I am very excited about this product. If there are any others out there with user experience re ease of administration, reliability, etc. I am very interested.
Best wishes!
Bob AckerMead, CO, USA
Robert wrote----->
Hi Bob,
we've used SAPDB as the database backend for web applications in
production
for about 2 years. DBA work necessary is minimal (basically run
software
updates from time to time, add another devspace if the existing ones
are
full) and the tools make these tasks trivial. The database has been
rockstable (not a single failure in months uptime) until we ran into
rather
strange problems with memory leaks (see list archives and use my email
address as a search term) about 2 months ago. We still haven't resolved
the
problem but suspect it's something rather strange with our system setup
or
the way we use the database because the problem has not been reported
by
anyone else. So IMHO, you should run stresstests with sapdb and your
application and if you don't run into any problems use it for
production.
Regards,
Robert
Rich wrote ----->
Bob,
Take a look at the Tech Ed 2002 PDF online at
http://www.sapdb.org/pdf/teched2002.pdf
There is a list of larger organistaions using SAP DB production in that
document.
I'm inclined to agree with Sven regarding MySQL - It's a nice little
database
in itself, but it's no way comparable to SAPDB.

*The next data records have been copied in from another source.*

===== src/rtl/psc_pkg.sv =====
package psc_pkg;
  localparam int MASK_W  = 64;
  localparam int SCORE_W = 16;

  typedef logic signed [SCORE_W-1:0] score_t;
  typedef logic [MASK_W-1:0]         mask_t;

  typedef struct packed {
    logic   full;
    score_t osc;
    score_t gsc;
    mask_t  pm;
  } part_t;

  localparam part_t PART_EMPTY = '0;

  // merge two partials: log-domain sum with piecewise-linear correction, max with tie kept in a
  function automatic part_t merge(part_t a, part_t b, int unsigned cmax);
    part_t r;
    logic signed [SCORE_W:0] ea, eb, dif;
    logic [SCORE_W:0] mag, cm, corr;
    ea   = {a.osc[SCORE_W-1], a.osc};
    eb   = {b.osc[SCORE_W-1], b.osc};
    dif  = ea - eb;
    mag  = dif[SCORE_W] ? $unsigned(eb - ea) : $unsigned(dif);
    cm   = (SCORE_W+1)'(cmax);
    corr = (mag >= (cm << 1)) ? '0 : (cm - (mag >> 1));
    r.full = 1'b1;
    r.osc  = (dif[SCORE_W] ? b.osc : a.osc) + $signed(corr[SCORE_W-1:0]);
    if (b.gsc > a.gsc) begin
      r.gsc = b.gsc;
      r.pm  = b.pm;
    end else begin
      r.gsc = a.gsc;
      r.pm  = a.pm;
    end
    if (!b.full)      r = a;
    else if (!a.full) r = b;
    return r;
  endfunction
endpackage


===== src/rtl/psc_filter.sv =====
module psc_filter
  import psc_pkg::*;
#(
  parameter int THREADS = 4,
  localparam int IDX_W  = $clog2(THREADS)
) (
  input  logic             clk,
  input  logic             rst,
  input  mask_t            order_q,
  input  logic             take,
  input  logic             last,
  input  mask_t            parents,
  input  score_t           score,
  input  logic [IDX_W-1:0] tid,
  output logic             s1_valid,
  output logic             s1_hit,
  output logic             s1_last,
  output logic [IDX_W-1:0] s1_tid,
  output part_t            s1_elem
);
  logic hit_c;
  assign hit_c = ~|(parents & ~order_q);

  always_ff @(posedge clk) begin
    if (rst) begin
      s1_valid <= 1'b0;
      s1_last  <= 1'b0;
    end else begin
      s1_valid <= take;
      s1_last  <= take & last;
    end
    if (take) begin
      s1_hit  <= hit_c;
      s1_tid  <= tid;
      s1_elem <= '{full: 1'b1, osc: score, gsc: score, pm: parents};
    end
  end
endmodule


===== src/rtl/psc_threads.sv =====
module psc_threads
  import psc_pkg::*;
#(
  parameter int THREADS       = 4,
  parameter int unsigned CORR_MAX = 8,
  localparam int IDX_W        = $clog2(THREADS)
) (
  input  logic             clk,
  input  logic             rst,
  input  logic             s1_valid,
  input  logic             s1_hit,
  input  logic             s1_last,
  input  logic [IDX_W-1:0] s1_tid,
  input  part_t            s1_elem,
  output part_t            bank_o [THREADS],
  output logic             bank_load
);
  logic close_c;
  assign close_c = s1_valid & s1_last;

  for (genvar t = 0; t < THREADS; t++) begin : g_thr
    part_t acc_q, bank_q, nxt_c;
    logic  upd_c;
    assign upd_c = s1_valid & s1_hit & (s1_tid == IDX_W'(t));
    assign nxt_c = upd_c ? merge(acc_q, s1_elem, CORR_MAX) : acc_q;

    always_ff @(posedge clk) begin
      if (rst || close_c) acc_q <= PART_EMPTY;
      else                acc_q <= nxt_c;
      if (rst)          bank_q <= PART_EMPTY;
      else if (close_c) bank_q <= nxt_c;
    end
    assign bank_o[t] = bank_q;
  end

  always_ff @(posedge clk) begin
    if (rst) bank_load <= 1'b0;
    else     bank_load <= close_c;
  end
endmodule


===== src/rtl/psc_reduce.sv =====
module psc_reduce
  import psc_pkg::*;
#(
  parameter int THREADS       = 4,
  parameter int unsigned CORR_MAX = 8,
  localparam int IDX_W        = $clog2(THREADS)
) (
  input  logic   clk,
  input  logic   rst,
  input  part_t  bank_i [THREADS],
  input  logic   bank_load,
  input  logic   chain_valid,
  input  part_t  chain_part,
  output logic   busy,
  output logic   done,
  output part_t  res
);
  typedef enum logic [1:0] {ST_IDLE, ST_FOLD, ST_CHAIN} st_t;
  st_t              st;
  logic [IDX_W-1:0] idx;
  part_t            red, hold;
  logic             hold_full;

  assign busy = (st != ST_IDLE);

  always_ff @(posedge clk) begin
    if (rst) begin
      st        <= ST_IDLE;
      idx       <= '0;
      red       <= PART_EMPTY;
      hold      <= PART_EMPTY;
      hold_full <= 1'b0;
      done      <= 1'b0;
      res       <= PART_EMPTY;
    end else begin
      done <= 1'b0;
      if (chain_valid) begin
        hold      <= chain_part;
        hold_full <= 1'b1;
      end
      case (st)
        ST_IDLE: if (bank_load) begin
          red <= bank_i[0];
          idx <= IDX_W'(1);
          st  <= ST_FOLD;
        end
        ST_FOLD: begin
          red <= merge(red, bank_i[idx], CORR_MAX);
          if (idx == IDX_W'(THREADS-1)) st <= ST_CHAIN;
          else                          idx <= idx + IDX_W'(1);
        end
        ST_CHAIN: if (hold_full) begin
          res       <= merge(red, hold, CORR_MAX);
          done      <= 1'b1;
          hold_full <= 1'b0;
          st        <= ST_IDLE;
        end
        default: st <= ST_IDLE;
      endcase
    end
  end

  // the bank is only refilled once the previous reduction has finished
  p_load_when_idle_r8: assert property (@(posedge clk) disable iff (rst)
    bank_load |-> st == ST_IDLE);
  // the result is a single-cycle pulse
  p_done_single_r6: assert property (@(posedge clk) disable iff (rst)
    done |=> !done);
  // upstream never overwrites a partial that is still waiting
  p_chain_no_overrun_r9: assert property (@(posedge clk) disable iff (rst)
    chain_valid |-> !hold_full);
  // the log-domain sum dominates the maximum
  p_score_dominates_r4: assert property (@(posedge clk) disable iff (rst)
    (done && res.full) |-> (res.osc >= res.gsc));
endmodule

My feeling is that you and your partner should look at the requirements
of the
applciation, and choose based on that. If MySQL does everything you
need, go
with it - but if you need the views, stored procs, transactions, fast
multiuser
acces, scalability, and so on, go with SAPDB (or possibly PostgreSQL).
I don't want to get too off-topic, but take a look at the licensing of
the various
MySQL 4 versions, as well...
As far as baby sitting SAPDB, there's not a lot to be done - just
backups (as
with anything), adding devspaces!
!
if your needs grow, and maybe an
occasional
update of the statistics to help the query optimizer.
If you're partner is looking back over the lists and seeing problems,
that's
pretty normal - the people it's working well for rarely complain :-) I
think
you'll find it's solid in most situations.
skoehler wrote ----->
But don't worry about that memory leak. It might not occur with your
application.
a stresstest is impossible, because he doesn't write the application
first - his application will be very database-specific.
(for example the query language of SAPDB and MySQL differ)
Please ask you partner _why_ he wants to use MySQL.
I don't want to start a flamewar again, but MySQL doesn't support some
features it should have.
1. SubSleects (which might come with 4.x versions ...)
2. ForeignKeys / Referencial Constraints (which won't be supported by
MySQL - even in the future - there's a statement in the docs, that
ForeignKeys are for ?documentation? only)
I'm going to launch a web-application using SAPDB in 2 months, and i'm
looking forward to see it running, because i believe in SAPDB.